-------- Material shown
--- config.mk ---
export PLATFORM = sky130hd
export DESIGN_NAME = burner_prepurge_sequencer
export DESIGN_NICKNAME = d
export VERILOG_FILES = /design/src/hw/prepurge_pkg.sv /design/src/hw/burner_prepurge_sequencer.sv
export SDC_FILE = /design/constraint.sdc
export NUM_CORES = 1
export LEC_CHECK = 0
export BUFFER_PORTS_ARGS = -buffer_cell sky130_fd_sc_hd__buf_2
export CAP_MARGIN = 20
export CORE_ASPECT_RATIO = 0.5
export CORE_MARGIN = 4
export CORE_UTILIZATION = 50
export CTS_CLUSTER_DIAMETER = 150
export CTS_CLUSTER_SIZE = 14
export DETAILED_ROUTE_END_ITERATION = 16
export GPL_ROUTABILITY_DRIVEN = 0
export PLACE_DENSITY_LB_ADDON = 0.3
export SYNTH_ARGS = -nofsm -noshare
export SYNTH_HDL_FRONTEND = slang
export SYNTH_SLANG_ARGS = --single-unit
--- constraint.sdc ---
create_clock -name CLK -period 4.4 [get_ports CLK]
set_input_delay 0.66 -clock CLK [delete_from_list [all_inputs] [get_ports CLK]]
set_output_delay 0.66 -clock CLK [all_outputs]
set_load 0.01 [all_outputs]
----------------
-------- Material shown
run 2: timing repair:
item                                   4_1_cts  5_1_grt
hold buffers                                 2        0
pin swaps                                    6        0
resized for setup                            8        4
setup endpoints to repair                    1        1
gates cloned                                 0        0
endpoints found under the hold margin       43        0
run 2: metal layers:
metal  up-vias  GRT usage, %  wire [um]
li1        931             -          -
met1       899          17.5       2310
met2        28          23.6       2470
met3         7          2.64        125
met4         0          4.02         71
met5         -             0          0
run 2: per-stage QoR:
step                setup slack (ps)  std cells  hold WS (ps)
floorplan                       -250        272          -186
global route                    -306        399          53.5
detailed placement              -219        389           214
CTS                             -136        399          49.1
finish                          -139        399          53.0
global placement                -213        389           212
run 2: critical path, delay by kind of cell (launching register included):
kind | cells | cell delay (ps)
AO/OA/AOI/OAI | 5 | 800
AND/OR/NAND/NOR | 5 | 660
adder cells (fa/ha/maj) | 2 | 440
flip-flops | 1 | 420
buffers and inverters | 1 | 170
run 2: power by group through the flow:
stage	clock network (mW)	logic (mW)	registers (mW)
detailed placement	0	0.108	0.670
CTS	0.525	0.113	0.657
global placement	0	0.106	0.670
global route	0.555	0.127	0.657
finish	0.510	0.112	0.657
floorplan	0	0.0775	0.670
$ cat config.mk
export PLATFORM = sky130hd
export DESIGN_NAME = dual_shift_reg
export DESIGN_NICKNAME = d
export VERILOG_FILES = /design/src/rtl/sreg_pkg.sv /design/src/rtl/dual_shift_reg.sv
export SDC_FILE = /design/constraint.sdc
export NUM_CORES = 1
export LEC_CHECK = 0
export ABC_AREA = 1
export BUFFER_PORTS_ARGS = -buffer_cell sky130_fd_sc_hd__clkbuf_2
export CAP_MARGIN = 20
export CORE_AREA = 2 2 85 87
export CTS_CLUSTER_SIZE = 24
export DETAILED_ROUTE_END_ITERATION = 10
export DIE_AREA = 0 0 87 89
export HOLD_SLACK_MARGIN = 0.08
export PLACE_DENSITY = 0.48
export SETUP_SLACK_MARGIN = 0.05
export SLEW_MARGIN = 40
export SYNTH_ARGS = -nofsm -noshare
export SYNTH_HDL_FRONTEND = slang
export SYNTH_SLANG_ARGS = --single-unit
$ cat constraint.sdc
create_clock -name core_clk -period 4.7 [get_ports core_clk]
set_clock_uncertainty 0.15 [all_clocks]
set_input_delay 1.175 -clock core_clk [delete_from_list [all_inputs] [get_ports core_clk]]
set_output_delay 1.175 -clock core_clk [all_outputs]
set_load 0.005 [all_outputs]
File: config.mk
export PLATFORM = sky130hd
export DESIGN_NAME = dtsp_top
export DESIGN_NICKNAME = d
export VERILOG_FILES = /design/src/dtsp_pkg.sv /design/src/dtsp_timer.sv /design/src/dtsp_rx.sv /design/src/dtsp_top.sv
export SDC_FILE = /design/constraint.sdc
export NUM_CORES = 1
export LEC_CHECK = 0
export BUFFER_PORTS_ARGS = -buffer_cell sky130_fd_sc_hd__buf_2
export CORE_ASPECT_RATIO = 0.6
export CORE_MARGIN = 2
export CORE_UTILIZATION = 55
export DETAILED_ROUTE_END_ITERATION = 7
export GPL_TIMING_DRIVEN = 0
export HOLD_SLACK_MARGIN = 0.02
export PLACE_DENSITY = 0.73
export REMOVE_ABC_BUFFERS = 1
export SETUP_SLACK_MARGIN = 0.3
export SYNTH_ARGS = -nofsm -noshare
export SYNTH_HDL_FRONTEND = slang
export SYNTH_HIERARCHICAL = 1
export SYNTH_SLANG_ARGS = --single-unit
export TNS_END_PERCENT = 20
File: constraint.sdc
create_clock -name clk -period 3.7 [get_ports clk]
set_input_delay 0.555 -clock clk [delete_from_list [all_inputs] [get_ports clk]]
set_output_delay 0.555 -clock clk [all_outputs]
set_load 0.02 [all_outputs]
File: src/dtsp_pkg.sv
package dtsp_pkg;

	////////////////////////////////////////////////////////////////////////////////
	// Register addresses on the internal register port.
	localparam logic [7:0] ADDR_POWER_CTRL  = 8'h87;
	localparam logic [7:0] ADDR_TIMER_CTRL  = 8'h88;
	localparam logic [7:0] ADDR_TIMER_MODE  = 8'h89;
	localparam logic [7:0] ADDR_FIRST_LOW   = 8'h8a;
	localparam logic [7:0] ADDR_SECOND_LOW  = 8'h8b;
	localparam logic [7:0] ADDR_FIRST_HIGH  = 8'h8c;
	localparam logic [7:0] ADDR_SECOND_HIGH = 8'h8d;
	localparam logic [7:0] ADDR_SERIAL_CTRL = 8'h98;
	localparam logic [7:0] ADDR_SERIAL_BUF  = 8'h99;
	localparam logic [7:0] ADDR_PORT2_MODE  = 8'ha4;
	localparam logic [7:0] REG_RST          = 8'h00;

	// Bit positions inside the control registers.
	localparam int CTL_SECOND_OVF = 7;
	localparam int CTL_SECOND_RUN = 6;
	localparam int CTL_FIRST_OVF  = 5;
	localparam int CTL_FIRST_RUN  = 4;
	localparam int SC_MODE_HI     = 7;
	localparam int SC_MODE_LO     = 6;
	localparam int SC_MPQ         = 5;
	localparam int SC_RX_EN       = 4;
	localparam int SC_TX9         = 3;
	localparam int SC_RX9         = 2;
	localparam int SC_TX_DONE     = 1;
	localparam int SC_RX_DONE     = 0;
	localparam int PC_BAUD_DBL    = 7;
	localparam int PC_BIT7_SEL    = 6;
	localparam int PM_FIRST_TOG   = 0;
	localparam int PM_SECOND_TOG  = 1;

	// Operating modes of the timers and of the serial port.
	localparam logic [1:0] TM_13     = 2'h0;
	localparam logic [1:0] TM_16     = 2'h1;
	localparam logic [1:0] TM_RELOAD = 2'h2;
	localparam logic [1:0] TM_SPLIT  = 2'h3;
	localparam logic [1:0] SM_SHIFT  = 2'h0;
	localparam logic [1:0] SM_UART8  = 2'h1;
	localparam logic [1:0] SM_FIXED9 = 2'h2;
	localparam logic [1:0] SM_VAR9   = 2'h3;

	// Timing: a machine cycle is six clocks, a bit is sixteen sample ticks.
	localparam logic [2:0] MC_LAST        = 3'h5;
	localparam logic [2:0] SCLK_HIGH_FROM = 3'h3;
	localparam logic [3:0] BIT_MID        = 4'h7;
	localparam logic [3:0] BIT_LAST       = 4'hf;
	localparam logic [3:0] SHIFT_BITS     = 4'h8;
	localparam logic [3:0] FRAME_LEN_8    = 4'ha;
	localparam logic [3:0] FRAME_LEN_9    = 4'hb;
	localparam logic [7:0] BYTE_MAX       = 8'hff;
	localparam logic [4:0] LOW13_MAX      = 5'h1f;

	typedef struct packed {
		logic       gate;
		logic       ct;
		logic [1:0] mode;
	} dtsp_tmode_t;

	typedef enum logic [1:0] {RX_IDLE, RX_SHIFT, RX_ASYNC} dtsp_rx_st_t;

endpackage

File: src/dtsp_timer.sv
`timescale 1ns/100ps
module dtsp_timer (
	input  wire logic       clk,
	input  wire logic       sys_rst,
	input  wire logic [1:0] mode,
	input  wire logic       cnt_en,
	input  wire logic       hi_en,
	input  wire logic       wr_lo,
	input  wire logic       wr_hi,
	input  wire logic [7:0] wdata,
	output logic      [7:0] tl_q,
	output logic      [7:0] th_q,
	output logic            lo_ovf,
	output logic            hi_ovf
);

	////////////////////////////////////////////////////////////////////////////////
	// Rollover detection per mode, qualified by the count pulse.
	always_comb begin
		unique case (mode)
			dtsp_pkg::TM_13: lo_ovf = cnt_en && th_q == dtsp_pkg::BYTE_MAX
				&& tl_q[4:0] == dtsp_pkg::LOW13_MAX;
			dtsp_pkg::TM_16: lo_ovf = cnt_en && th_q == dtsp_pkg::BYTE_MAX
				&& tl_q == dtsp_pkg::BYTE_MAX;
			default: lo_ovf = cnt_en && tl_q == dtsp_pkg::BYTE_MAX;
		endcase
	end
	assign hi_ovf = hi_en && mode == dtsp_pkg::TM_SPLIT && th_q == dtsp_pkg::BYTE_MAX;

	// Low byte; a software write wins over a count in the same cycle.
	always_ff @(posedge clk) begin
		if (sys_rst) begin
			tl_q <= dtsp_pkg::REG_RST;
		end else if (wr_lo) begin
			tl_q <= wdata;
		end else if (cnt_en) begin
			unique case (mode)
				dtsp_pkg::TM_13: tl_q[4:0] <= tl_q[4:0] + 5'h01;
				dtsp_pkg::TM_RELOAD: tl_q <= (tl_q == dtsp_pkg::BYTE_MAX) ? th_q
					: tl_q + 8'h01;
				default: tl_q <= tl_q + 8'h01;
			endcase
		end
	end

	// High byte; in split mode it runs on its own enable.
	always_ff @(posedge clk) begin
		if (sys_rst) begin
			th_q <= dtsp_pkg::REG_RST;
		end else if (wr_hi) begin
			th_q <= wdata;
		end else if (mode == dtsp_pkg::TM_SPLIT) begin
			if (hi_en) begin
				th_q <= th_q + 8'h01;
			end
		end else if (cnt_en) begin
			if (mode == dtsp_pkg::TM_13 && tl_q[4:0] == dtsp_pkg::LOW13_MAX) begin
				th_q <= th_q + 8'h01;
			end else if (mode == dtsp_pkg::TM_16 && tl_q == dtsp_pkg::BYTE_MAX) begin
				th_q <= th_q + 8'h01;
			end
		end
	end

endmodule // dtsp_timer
----------------
Begin at the line that has "run 2: timing" in the entries above; stop after the line that has "resized for setup". Transcribe exactly those lines and no others.

run 2: timing repair:
item                                   4_1_cts  5_1_grt
hold buffers                                 2        0
pin swaps                                    6        0
resized for setup                            8        4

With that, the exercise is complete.